Hierzu gehören Themen wie »Selbstwahrnehmung«, »Grenzen setzen« »Nein sagen«, »Gefühls-Stressregulation«, »Ressourcen«, »Selbstbild«, »Identität«, »Verantwortung und Überverantwortlichkeit« sowie persönliche Lebensthemen.
Mögliche praktische Hilfen
Es gibt verschiedene praktische Tools, die im Umgang mit Stress hilfreich sind, hier ein kurzer Einblick:
Am Anfang ist es oft erforderlich, eine Wahrnehmung für das eigene Stressempfinden zu entwickeln. Dazu ist es möglich, anhand einer Skala eine Einschätzung des persönlichen Stresslevels vorzunehmen. Es wird sichtbar, wie stark das Stressempfinden ist und in welchen Situationen eine Person mehr oder weniger Stress erlebt. Auch wird nachvollziehbar, was den Stress ansteigen lässt und wann ein Mensch sich außerhalb des individuellen Rahmens bewegt, in dem er Stress bewältigen kann.
Vielleicht stelle ich fest, dass mein Stress immer dann ansteigt, wenn ich zu vielen Anforderungen gleichzeitig gerecht werden will, verbunden mit einem Gefühl der Hilflosigkeit. Wenn ich diesen Zusammenhang erkannt habe, kann ich mich konkret damit befassen. Hier wäre es unter anderem wichtig, die Körpersignale wahrzunehmen, die mir anzeigen, dass der Stress steigt, z. B. Unruhe, Fahrigkeit, Konzentrationsschwierigkeiten oder Druck im Kopf.
Es gilt zunächst, diese Anzeichen als Signale zu erkennen, die mir helfen können, mich zu regulieren.

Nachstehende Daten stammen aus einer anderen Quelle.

What follows belongs to an exercise in optimizing a design on an open flow for small area, a short achievable clock period and few clock cycles per item; a production flow would make more cautious choices. In this exercise RTL edits were held to simulation tests only and were not proved equivalent to the original.

== run A ==
Design le_lane, start of the top module:
module le_lane (
    input  wire        clk,
    input  wire        rst,           
    input  wire        start,
    input  wire [15:0] code,
    input  wire [15:0] vref,
    input  wire [15:0] sff,
    input  wire [20:0] vlink_mv,
    input  wire        vlink_ok,
    input  wire        at_dmax,
    input  wire [15:0] vscal,
    input  wire [15:0] vlnom,
    input  wire [31:0] kp,
    input  wire [31:0] ki,
    input  wire [31:0] kd,
    input  wire [31:0] dpole,
    input  wire [31:0] ll1_b0,
    input  wire [31:0] ll1_b1,
    input  wire [31:0] ll1_a1,
    input  wire [31:0] ll2_b0,
    input  wire [31:0] ll2_b1,
    input  wire [31:0] ll2_a1,
    input  wire [31:0] nb0,
    input  wire [31:0] nb1,
    input  wire [31:0] nb2,
    input  wire [31:0] na1,
    input  wire [31:0] na2,
    input  wire        nen,
    input  wire [15:0] dmax,
    input  wire [15:0] dmin,
    input  wire [15:0] imax,
    input  wire [15:0] llmax,
    input  wire [15:0] nmax,
    input  wire [15:0] ffmax,
    input  wire [14:0] emax,
    input  wire [5:0]  sat_clr,
    output wire        ready,
    output reg         done,
    output reg  [15:0] duty,
    output reg  [16:0] vout,
    output wire [15:0] err,
    output wire [31:0] integ_out,
    output reg  [15:0] ratio,
    output reg  [5:0]  sat,
    output reg         frz_hi,
    output reg         frz_lo
);
    localparam W = 73;               
    function [15:0] enc1;
        input [31:0] a;
        integer k;
        reg lo;
        begin
            for (k = 0; k < 16; k = k + 1) begin
                lo = (k == 0) ? 1'b0 : a[2*k-1];
                enc1[k] = a[2*k] ^ lo;
            end
        end
    endfunction
    function [15:0] enc2;
        input [31:0] a;
        integer k;
        reg lo;
        begin
            for (k = 0; k < 16; k = k + 1) begin
  ...
==> flow/config.mk <==
export PLATFORM = sky130hd
export DESIGN_NAME = le_lane
export DESIGN_NICKNAME = le_lane
export VERILOG_FILES = /design/flow/design.v
export SDC_FILE = /design/flow/constraint.sdc
export NUM_CORES = 4
export LEC_CHECK = 0
export CAP_MARGIN = 20
export CORE_MARGIN = 2
export CORE_UTILIZATION = 53
export SLEW_MARGIN = 20
==> flow/constraint.sdc <==
create_clock -name core_clock -period 25.0 [get_ports {clk}]
set_input_delay 5.0000 -clock core_clock [delete_from_list [all_inputs] [get_ports {clk}]]
set_output_delay 5.0000 -clock core_clock [all_outputs]
set_load 0.01 [all_outputs]
standard.sh (not shown) runs the stock make flow with config.mk's settings and CLKGATE_MAP_FILE= SYNTH_SCRIPT=/design/flow/synth_recipe.tcl, a recipe that flattens the netlist after the stock synthesis.
==> flow/flow/run.sh <==
#!/bin/bash
# The standard layout (standard.sh, the standard flow's own ORFS run with the standard synthesis), with one
# change: the buffers that buffer_ports puts on every input and output port are plain
# sky130_fd_sc_hd__buf_2 cells instead of the delay buffers it picks by default.
# make's full output goes to standard.log here; ORFS keeps each step's log under orfs/logs.
set -euo pipefail
export BUFFER_PORTS_ARGS="-buffer_cell sky130_fd_sc_hd__buf_2"
bash standard.sh > standard.log 2>&1
Testbench counts of run A, summed over its fixed seeds: cycles 58,250, items 3,200.
For run B, these inputs were changed with respect to run A:
--- a/flow/config.mk
+++ b/flow/config.mk
@@ -10 +10 @@
-export CORE_UTILIZATION = 53
+export CORE_UTILIZATION = 50
--- outcome ---
- [compare] base=run A new=run B: final weighted congestion in routability-driven placement fell by about 4.5%; number of standard cells in the final layout excluding fillers rose by about 1.6%; via count stayed essentially flat; final standard cell utilization of the core fell by 3.3 points; fmax rose by about 3.5%.
- Run comparison: run A critical path startpoint bo1[1]$_DFF_P_; run B critical path startpoint mb_r[22]$_DFF_P_
- Changes observed in run B relative to run A: wire length on met2 went up 7000 microns; tap cell count went up 146.
- Effective utilization at floorplan: higher on run A
What run C does differently from run B at the input level:
--- a/flow/config.mk
+++ b/flow/config.mk
@@ -11 +11 @@
-export SLEW_MARGIN = 20
+export SLEW_MARGIN = 60
## What came out
Comparing the two runs side by side, run C comes out behind run B on shortest period the worst path allows.
Looking at met2 track utilization from global routing across run B and run C, the one that comes out lower is run B.
From run B to run C the numbers moved as follows: via density per instance shows no meaningful change; met1 track demand over resource in global routing shows an increase of 0.93 points.
Between run C and run B, the area fraction of clock buffers and clock inverters figures differ only marginally.
On setup slack of the critical path after layout: between run B and run C, it ends up lower for run C.

## port drivers added, routing unchanged
In the flow no input, the clock included, has a driving cell. The finished layouts below were timed again as built, in two steps.
Step 1, drivers: a clkbuf_16 drives clk and a buf_2 each remaining input, both assumed.
Step 2 adds t to the input delays and takes it off the output delays; t is the mean of the earliest and latest rising clock arrival at the registers after step 1. Input paths then give back, and output paths get back, about the clock's delay inside the block.
Three values: ideal ports, drivers, drivers and shift; two values: the first two.
run	shift t [ns]	setup WS [ns]	worst setup path at the end	clock arrival spread, ns	pins driven straight from the clock port
run A	0.814	16.270 / 16.270 / 16.270	register to register	0.060 / 0.061	1
run B	0.832	16.568 / 16.568 / 16.568	register to register	0.064 / 0.064	1
run C	0.826	16.565 / 16.565 / 16.565	register to register	0.055 / 0.055	1
After both steps setup and hold are still met in every run listed.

Hat sich ein Bewusstsein dafür entwickelt, ist es möglich zu üben, rechtzeitig auf die Signale zu reagieren und dann gezielt etwas zu tun, was guttut und entspannt: z. B. ein Buch lesen, einen Kaffee kochen, spazieren gehen, Sport treiben, Musik hören – je nachdem, über welche Ressourcen eine Person verfügt. Dies hilft, Überforderung zu vermeiden und negativem Stress vorzubeugen.
Darüber hinaus ist es hilfreich, präventive Veränderungen im Umgang mit Stress zu entwickeln. Es kann (auch mit Hilfe einer Fachperson) ein Zeitplan erstellt werden, der bei der Strukturierung der zu erfüllenden Aufgaben im Alltag hilft, inklusive eingeplanter Zeiten der Selbstfürsorge. Solch ein Plan ist dann sinnvoll, wenn er individuell zugeschnitten ist. Manchmal wissen Menschen nicht, was ihnen guttut und woraus sie Kraft schöpfen können. Dann geht es darum, in diesem Bereich Ideen zu entwickeln und im Alltag auszuprobieren. Wenn jemand früher gerne gemalt hat, diese Ressource im stressigen Alltag aber verloren gegangen ist, könnte überlegt werden, wann und wie Zeiten des Malens wieder eingeplant werden können. Im Alltag wird dann ausprobiert und je nach Ergebnis angepasst, bis Verbesserung spürbar ist.
Ein wesentliches Ziel eines solchen Prozesses ist das Entwickeln und Verfestigen von Selbstwirksamkeit: Ich persönlich kann etwas an meinem Umgang mit Stress ändern, ich kann Einfluss darauf nehmen und lernen, so mit Stress umzugehen, dass er zu bewältigen ist und ich handlungsfähig bleibe. Die psychische
Widerstandskraft gegen Stress und Belastungen steigt dadurch an und hilft, chronischem Stress vorzubeugen.
Gerade in der heutigen Zeit mit ihren vielfältigen Herausforderungen und Belastungen ist die Fähigkeit zur Stressregulation lebensverändernd und stabilisierend, kann neue Perspektiven eröffnen und die Lebensqualität deutlich erhöhen.